◆ **Assignment**: Lines that include "inverters" make up the answer; copy all of them from the data below.

——————

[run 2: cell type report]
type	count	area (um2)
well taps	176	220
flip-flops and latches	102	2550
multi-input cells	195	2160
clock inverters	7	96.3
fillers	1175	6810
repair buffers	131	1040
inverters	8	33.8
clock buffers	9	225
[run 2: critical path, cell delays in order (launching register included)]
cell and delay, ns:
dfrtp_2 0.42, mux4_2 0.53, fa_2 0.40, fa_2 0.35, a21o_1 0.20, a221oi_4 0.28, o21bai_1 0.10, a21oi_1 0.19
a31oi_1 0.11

——————

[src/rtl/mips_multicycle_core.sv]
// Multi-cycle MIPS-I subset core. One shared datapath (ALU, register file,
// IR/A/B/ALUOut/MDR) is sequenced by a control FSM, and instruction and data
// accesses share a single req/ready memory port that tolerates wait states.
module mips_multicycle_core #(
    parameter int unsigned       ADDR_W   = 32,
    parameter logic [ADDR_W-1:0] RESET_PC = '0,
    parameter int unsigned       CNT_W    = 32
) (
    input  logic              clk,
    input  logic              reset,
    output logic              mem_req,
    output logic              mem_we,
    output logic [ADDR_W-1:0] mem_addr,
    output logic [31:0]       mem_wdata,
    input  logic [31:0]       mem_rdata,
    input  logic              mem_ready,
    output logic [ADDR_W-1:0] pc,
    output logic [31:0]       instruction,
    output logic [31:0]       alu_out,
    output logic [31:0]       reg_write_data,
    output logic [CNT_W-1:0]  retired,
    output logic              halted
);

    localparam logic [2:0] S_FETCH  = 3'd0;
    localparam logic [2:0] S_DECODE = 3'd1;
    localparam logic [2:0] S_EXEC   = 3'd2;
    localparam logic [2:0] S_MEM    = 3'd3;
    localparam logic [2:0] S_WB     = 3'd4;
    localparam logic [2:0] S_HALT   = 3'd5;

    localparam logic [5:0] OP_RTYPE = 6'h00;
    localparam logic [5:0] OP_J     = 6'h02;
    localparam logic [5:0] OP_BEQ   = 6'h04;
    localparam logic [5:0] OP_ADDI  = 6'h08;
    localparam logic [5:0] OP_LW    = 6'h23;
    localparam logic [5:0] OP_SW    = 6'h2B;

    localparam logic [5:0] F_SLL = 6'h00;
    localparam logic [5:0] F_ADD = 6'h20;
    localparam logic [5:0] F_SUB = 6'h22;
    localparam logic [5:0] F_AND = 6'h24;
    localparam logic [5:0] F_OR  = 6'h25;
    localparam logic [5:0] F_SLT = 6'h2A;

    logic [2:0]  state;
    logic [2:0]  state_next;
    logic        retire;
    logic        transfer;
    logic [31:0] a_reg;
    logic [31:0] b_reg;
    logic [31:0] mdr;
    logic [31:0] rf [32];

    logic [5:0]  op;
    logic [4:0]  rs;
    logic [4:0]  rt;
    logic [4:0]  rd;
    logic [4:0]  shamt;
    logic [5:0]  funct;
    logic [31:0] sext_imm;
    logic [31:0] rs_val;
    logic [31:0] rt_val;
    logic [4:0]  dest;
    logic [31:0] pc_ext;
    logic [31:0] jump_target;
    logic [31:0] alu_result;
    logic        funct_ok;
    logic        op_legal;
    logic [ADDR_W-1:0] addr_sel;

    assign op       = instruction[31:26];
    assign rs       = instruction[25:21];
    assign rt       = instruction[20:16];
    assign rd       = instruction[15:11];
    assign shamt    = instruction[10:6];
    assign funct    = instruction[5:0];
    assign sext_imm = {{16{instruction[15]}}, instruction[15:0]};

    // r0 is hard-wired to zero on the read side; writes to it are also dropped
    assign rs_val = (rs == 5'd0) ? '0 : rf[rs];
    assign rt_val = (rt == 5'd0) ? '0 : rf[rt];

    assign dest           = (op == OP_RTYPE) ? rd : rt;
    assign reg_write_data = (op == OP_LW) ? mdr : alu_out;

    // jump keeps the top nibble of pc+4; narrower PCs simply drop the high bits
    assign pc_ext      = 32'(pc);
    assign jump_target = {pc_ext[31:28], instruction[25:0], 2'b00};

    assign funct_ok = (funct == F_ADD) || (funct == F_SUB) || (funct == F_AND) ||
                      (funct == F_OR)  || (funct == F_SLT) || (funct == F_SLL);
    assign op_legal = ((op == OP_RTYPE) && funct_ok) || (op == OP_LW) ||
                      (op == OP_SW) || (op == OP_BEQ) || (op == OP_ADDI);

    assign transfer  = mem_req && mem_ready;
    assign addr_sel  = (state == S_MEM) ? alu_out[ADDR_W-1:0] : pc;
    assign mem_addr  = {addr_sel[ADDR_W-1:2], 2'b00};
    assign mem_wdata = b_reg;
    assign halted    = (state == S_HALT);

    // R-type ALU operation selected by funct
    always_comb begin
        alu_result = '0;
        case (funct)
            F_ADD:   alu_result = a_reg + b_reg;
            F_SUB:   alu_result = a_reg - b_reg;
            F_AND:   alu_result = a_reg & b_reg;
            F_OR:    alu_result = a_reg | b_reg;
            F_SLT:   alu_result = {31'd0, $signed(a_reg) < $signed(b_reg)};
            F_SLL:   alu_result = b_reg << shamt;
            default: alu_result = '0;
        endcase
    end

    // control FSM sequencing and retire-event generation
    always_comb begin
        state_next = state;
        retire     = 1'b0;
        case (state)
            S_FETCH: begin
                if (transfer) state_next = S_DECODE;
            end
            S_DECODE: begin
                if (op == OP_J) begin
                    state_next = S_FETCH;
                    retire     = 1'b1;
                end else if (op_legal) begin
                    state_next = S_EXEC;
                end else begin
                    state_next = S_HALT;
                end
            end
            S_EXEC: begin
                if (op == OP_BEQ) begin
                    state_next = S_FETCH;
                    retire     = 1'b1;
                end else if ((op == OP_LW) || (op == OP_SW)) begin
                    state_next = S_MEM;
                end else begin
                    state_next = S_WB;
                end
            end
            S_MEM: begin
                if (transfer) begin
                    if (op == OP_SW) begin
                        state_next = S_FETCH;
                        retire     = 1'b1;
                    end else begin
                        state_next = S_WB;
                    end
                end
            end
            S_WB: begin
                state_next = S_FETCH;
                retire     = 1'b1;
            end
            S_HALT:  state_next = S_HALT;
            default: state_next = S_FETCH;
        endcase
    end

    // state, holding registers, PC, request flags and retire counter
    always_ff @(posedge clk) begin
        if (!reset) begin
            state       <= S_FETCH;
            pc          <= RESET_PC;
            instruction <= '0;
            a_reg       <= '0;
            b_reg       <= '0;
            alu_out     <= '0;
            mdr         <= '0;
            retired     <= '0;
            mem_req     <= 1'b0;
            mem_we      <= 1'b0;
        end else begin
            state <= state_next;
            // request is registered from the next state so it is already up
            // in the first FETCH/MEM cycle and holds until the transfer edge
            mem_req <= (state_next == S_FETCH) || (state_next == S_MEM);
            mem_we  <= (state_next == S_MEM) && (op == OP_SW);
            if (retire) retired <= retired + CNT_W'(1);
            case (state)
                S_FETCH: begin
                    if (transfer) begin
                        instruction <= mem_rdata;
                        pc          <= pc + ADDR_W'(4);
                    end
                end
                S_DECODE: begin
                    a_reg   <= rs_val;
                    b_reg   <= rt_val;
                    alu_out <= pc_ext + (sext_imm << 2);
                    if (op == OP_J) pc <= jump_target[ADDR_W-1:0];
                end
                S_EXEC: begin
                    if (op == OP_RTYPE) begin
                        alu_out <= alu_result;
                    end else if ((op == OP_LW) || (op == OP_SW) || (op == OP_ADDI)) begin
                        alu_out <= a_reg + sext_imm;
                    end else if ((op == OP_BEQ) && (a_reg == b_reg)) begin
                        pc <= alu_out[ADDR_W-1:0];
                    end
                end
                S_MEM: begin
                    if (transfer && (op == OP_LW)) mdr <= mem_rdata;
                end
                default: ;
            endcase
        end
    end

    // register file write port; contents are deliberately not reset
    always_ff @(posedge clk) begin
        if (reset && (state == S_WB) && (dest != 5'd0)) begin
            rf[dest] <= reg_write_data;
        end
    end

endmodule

——————

◆ **Output of the task**:
clock inverters	7	96.3
inverters	8	33.8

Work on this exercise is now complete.